→ **Input records**:

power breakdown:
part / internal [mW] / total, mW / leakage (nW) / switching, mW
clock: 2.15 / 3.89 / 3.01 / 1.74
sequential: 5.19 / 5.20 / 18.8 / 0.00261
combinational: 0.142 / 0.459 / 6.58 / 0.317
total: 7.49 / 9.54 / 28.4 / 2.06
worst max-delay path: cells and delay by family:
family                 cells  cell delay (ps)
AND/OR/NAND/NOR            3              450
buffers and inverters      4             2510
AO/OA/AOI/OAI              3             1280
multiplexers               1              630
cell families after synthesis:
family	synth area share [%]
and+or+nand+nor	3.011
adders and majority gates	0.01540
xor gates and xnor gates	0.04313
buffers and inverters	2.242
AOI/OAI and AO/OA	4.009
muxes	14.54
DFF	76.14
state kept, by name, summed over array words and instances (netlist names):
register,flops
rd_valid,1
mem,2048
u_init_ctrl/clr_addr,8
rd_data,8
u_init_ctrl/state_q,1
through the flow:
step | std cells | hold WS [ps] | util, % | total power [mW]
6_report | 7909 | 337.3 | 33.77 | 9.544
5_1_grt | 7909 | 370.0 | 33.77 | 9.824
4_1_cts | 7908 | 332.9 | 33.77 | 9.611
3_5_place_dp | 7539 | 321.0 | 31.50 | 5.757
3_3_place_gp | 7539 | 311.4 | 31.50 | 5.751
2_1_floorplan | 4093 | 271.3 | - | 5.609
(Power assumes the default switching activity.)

--

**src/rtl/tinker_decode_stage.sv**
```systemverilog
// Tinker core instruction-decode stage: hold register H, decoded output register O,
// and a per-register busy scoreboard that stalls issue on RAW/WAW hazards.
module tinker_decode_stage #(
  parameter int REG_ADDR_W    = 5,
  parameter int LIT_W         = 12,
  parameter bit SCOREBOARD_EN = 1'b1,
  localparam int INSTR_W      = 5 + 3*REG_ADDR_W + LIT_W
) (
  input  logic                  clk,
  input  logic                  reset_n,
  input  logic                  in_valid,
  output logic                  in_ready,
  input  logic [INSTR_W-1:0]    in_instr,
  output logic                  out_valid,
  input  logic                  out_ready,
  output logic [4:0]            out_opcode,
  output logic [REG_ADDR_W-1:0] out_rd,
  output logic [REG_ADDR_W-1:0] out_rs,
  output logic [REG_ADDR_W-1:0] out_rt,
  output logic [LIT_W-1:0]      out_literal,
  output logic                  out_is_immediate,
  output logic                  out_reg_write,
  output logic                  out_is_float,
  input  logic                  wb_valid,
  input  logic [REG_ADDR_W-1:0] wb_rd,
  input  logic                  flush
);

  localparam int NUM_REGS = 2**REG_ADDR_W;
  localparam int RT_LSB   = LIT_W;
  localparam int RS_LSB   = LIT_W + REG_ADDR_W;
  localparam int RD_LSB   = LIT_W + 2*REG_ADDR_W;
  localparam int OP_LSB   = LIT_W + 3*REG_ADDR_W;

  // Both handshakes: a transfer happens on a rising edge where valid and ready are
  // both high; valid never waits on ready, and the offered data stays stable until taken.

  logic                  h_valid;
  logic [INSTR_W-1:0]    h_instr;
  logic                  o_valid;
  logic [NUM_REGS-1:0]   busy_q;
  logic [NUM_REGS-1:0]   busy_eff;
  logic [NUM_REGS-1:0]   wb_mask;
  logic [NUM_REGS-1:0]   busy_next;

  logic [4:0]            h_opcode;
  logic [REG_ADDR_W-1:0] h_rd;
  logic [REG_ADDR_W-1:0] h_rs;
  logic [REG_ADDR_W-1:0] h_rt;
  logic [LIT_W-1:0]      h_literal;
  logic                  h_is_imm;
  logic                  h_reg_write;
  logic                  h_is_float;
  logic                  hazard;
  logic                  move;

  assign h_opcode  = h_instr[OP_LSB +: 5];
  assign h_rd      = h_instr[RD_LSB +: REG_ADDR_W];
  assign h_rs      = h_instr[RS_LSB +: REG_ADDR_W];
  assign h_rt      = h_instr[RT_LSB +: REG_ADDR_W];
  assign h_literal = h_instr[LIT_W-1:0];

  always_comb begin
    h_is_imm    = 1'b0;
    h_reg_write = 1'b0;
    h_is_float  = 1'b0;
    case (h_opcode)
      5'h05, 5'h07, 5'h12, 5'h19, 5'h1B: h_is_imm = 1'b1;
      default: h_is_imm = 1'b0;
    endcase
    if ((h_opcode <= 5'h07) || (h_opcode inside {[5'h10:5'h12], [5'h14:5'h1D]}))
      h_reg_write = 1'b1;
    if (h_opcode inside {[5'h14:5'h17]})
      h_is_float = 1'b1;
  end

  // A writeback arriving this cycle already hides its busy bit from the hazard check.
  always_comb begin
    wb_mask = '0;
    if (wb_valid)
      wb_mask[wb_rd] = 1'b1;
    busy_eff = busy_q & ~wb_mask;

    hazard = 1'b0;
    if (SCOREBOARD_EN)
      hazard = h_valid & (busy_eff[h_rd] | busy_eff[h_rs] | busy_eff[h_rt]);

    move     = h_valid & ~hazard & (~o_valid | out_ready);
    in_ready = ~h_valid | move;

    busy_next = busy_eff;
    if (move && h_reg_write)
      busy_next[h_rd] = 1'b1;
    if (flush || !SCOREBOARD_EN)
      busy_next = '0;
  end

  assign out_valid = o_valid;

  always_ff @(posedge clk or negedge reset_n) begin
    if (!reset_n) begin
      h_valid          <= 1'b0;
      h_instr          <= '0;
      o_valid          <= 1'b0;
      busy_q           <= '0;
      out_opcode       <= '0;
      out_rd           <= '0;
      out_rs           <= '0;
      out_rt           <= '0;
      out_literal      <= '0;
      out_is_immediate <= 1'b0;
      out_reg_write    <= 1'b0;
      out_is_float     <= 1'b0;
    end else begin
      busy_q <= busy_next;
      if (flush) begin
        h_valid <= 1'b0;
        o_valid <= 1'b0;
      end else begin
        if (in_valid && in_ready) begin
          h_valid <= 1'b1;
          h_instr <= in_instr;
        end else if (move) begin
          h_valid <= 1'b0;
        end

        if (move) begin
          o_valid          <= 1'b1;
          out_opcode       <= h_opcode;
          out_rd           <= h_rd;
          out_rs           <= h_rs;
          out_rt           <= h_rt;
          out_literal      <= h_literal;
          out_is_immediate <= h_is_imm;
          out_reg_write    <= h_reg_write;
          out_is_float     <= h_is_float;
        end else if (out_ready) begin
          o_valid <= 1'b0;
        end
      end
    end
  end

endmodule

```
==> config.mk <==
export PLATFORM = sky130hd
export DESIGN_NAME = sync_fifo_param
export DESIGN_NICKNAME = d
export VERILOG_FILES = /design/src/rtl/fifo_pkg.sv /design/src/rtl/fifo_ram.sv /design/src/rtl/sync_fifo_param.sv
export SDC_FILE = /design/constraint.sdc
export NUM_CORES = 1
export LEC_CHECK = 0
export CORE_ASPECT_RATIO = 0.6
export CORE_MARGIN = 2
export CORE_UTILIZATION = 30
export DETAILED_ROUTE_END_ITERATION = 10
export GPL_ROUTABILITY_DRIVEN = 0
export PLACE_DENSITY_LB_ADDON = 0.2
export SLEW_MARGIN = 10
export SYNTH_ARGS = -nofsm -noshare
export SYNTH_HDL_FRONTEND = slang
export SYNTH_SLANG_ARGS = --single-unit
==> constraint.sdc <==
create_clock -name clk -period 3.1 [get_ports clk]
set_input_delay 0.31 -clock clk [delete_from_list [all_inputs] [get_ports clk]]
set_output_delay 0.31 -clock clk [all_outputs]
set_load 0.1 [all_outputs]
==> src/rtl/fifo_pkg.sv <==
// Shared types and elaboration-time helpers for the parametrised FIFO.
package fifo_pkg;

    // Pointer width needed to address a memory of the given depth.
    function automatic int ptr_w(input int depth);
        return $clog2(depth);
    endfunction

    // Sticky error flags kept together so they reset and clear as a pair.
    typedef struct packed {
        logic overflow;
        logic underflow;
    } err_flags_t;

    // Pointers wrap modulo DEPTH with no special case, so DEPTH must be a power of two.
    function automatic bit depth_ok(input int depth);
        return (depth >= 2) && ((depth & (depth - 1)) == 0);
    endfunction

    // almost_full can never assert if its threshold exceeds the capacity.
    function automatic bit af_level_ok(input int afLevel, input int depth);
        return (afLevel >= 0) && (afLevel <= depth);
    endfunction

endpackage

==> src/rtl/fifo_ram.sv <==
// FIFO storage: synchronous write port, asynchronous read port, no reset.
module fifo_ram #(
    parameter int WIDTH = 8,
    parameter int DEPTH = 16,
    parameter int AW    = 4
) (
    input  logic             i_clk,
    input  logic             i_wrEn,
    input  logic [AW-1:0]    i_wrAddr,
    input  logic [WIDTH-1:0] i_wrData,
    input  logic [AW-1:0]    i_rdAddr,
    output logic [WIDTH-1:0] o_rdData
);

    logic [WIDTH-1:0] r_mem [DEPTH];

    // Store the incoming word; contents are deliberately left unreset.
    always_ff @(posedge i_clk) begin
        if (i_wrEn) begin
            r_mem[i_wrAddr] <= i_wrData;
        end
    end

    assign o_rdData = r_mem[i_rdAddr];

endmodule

→ **Directions**:
From the entries above, give again exactly the lines running from the line with "6_report | 7909 | 337.3 | 33.77 | 9.544" to the line with "(Power assumes the"; include both of those lines.

→ **The completed task**:
6_report | 7909 | 337.3 | 33.77 | 9.544
5_1_grt | 7909 | 370.0 | 33.77 | 9.824
4_1_cts | 7908 | 332.9 | 33.77 | 9.611
3_5_place_dp | 7539 | 321.0 | 31.50 | 5.757
3_3_place_gp | 7539 | 311.4 | 31.50 | 5.751
2_1_floorplan | 4093 | 271.3 | - | 5.609
(Power assumes the default switching activity.)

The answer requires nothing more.